**RECORD EXCERPTS**
### src/rtl/env_state_reg.sv
// Integrator state register with the per-cycle checks.
module env_state_reg #(
   parameter int unsigned IN_W  = 16,
   parameter int unsigned SHIFT = 6,
   parameter int unsigned ACC_W = 22
) (
   input  logic                   clk,
   input  logic                   rst,
   input  logic                   load,
   input  logic [ACC_W-1:0]       nxt,
   input  logic                   nxt_carry,
   input  logic signed [IN_W-1:0] sample,
   output logic [ACC_W-1:0]       state_q
);

   localparam logic signed [IN_W-1:0] MIN_CODE = {1'b1, {(IN_W-1){1'b0}}};
   localparam logic [ACC_W-1:0]       MIN_MAG  = ACC_W'(env_follow_pkg::min_code_mag(IN_W));
   localparam logic [ACC_W-1:0]       NO_LEAK  = ACC_W'(1) << SHIFT;

   always_ff @(posedge clk) begin
      if (rst)       state_q <= '0;
      else if (load) state_q <= nxt;
   end

   a_r1_reset_clear: assert property (@(posedge clk) rst |=> state_q == '0);

   a_r2_hold: assert property (@(posedge clk) disable iff (rst)
      !load |=> $stable(state_q));

   a_r5_no_overflow: assert property (@(posedge clk) disable iff (rst)
      load |-> !nxt_carry);

   a_r7_zero_decay: assert property (@(posedge clk) disable iff (rst)
      (load && sample == '0) |=> state_q <= $past(state_q));

   a_r4_min_code: assert property (@(posedge clk) disable iff (rst)
      (load && sample == MIN_CODE && state_q < NO_LEAK) |=> state_q == $past(state_q) + MIN_MAG);

endmodule

### src/rtl/env_follower.sv
module env_follower #(
   parameter int unsigned IN_W  = 16,
   parameter int unsigned SHIFT = 6
) (
   input  logic                   clk,
   input  logic                   rst,
   input  logic                   smp_vld,
   input  logic signed [IN_W-1:0] smp_in,
   output logic [IN_W-1:0]        env_out
);

   localparam int unsigned ACC_W = env_follow_pkg::acc_width(IN_W, SHIFT);

   generate
      if (IN_W < 2) begin : g_bad_w
         $error("env_follower: IN_W must be at least 2");
      end
      if (SHIFT < 1 || SHIFT > 24) begin : g_bad_shift
         $error("env_follower: SHIFT must lie in 1..24");
      end
   endgenerate

   logic [ACC_W-1:0] state_q;
   logic [ACC_W-1:0] leaked;
   logic [ACC_W-1:0] nxt;
   logic             carry;

   env_leak #(.ACC_W(ACC_W), .SHIFT(SHIFT)) i_leak (
      .state_q (state_q),
      .leaked  (leaked)
   );

   env_rect_accum #(.IN_W(IN_W), .ACC_W(ACC_W)) i_accum (
      .base   (leaked),
      .sample (smp_in),
      .sum    (nxt),
      .carry  (carry)
   );

   env_state_reg #(.IN_W(IN_W), .SHIFT(SHIFT), .ACC_W(ACC_W)) i_state (
      .clk       (clk),
      .rst       (rst),
      .load      (smp_vld),
      .nxt       (nxt),
      .nxt_carry (carry),
      .sample    (smp_in),
      .state_q   (state_q)
   );

   assign env_out = state_q[ACC_W-1:SHIFT];

   a_r6_out_range: assert property (@(posedge clk) disable iff (rst)
      env_out <= IN_W'(env_follow_pkg::min_code_mag(IN_W)));

endmodule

**WHAT THE TASK REQUIRES**
What the exercise needs is every record again, word for word.

**SOLVED PROBLEM**
### src/rtl/env_state_reg.sv
// Integrator state register with the per-cycle checks.
module env_state_reg #(
   parameter int unsigned IN_W  = 16,
   parameter int unsigned SHIFT = 6,
   parameter int unsigned ACC_W = 22
) (
   input  logic                   clk,
   input  logic                   rst,
   input  logic                   load,
   input  logic [ACC_W-1:0]       nxt,
   input  logic                   nxt_carry,
   input  logic signed [IN_W-1:0] sample,
   output logic [ACC_W-1:0]       state_q
);

   localparam logic signed [IN_W-1:0] MIN_CODE = {1'b1, {(IN_W-1){1'b0}}};
   localparam logic [ACC_W-1:0]       MIN_MAG  = ACC_W'(env_follow_pkg::min_code_mag(IN_W));
   localparam logic [ACC_W-1:0]       NO_LEAK  = ACC_W'(1) << SHIFT;

   always_ff @(posedge clk) begin
      if (rst)       state_q <= '0;
      else if (load) state_q <= nxt;
   end

   a_r1_reset_clear: assert property (@(posedge clk) rst |=> state_q == '0);

   a_r2_hold: assert property (@(posedge clk) disable iff (rst)
      !load |=> $stable(state_q));

   a_r5_no_overflow: assert property (@(posedge clk) disable iff (rst)
      load |-> !nxt_carry);

   a_r7_zero_decay: assert property (@(posedge clk) disable iff (rst)
      (load && sample == '0) |=> state_q <= $past(state_q));

   a_r4_min_code: assert property (@(posedge clk) disable iff (rst)
      (load && sample == MIN_CODE && state_q < NO_LEAK) |=> state_q == $past(state_q) + MIN_MAG);

endmodule

### src/rtl/env_follower.sv
module env_follower #(
   parameter int unsigned IN_W  = 16,
   parameter int unsigned SHIFT = 6
) (
   input  logic                   clk,
   input  logic                   rst,
   input  logic                   smp_vld,
   input  logic signed [IN_W-1:0] smp_in,
   output logic [IN_W-1:0]        env_out
);

   localparam int unsigned ACC_W = env_follow_pkg::acc_width(IN_W, SHIFT);

   generate
      if (IN_W < 2) begin : g_bad_w
         $error("env_follower: IN_W must be at least 2");
      end
      if (SHIFT < 1 || SHIFT > 24) begin : g_bad_shift
         $error("env_follower: SHIFT must lie in 1..24");
      end
   endgenerate

   logic [ACC_W-1:0] state_q;
   logic [ACC_W-1:0] leaked;
   logic [ACC_W-1:0] nxt;
   logic             carry;

   env_leak #(.ACC_W(ACC_W), .SHIFT(SHIFT)) i_leak (
      .state_q (state_q),
      .leaked  (leaked)
   );

   env_rect_accum #(.IN_W(IN_W), .ACC_W(ACC_W)) i_accum (
      .base   (leaked),
      .sample (smp_in),
      .sum    (nxt),
      .carry  (carry)
   );

   env_state_reg #(.IN_W(IN_W), .SHIFT(SHIFT), .ACC_W(ACC_W)) i_state (
      .clk       (clk),
      .rst       (rst),
      .load      (smp_vld),
      .nxt       (nxt),
      .nxt_carry (carry),
      .sample    (smp_in),
      .state_q   (state_q)
   );

   assign env_out = state_q[ACC_W-1:SHIFT];

   a_r6_out_range: assert property (@(posedge clk) disable iff (rst)
      env_out <= IN_W'(env_follow_pkg::min_code_mag(IN_W)));

endmodule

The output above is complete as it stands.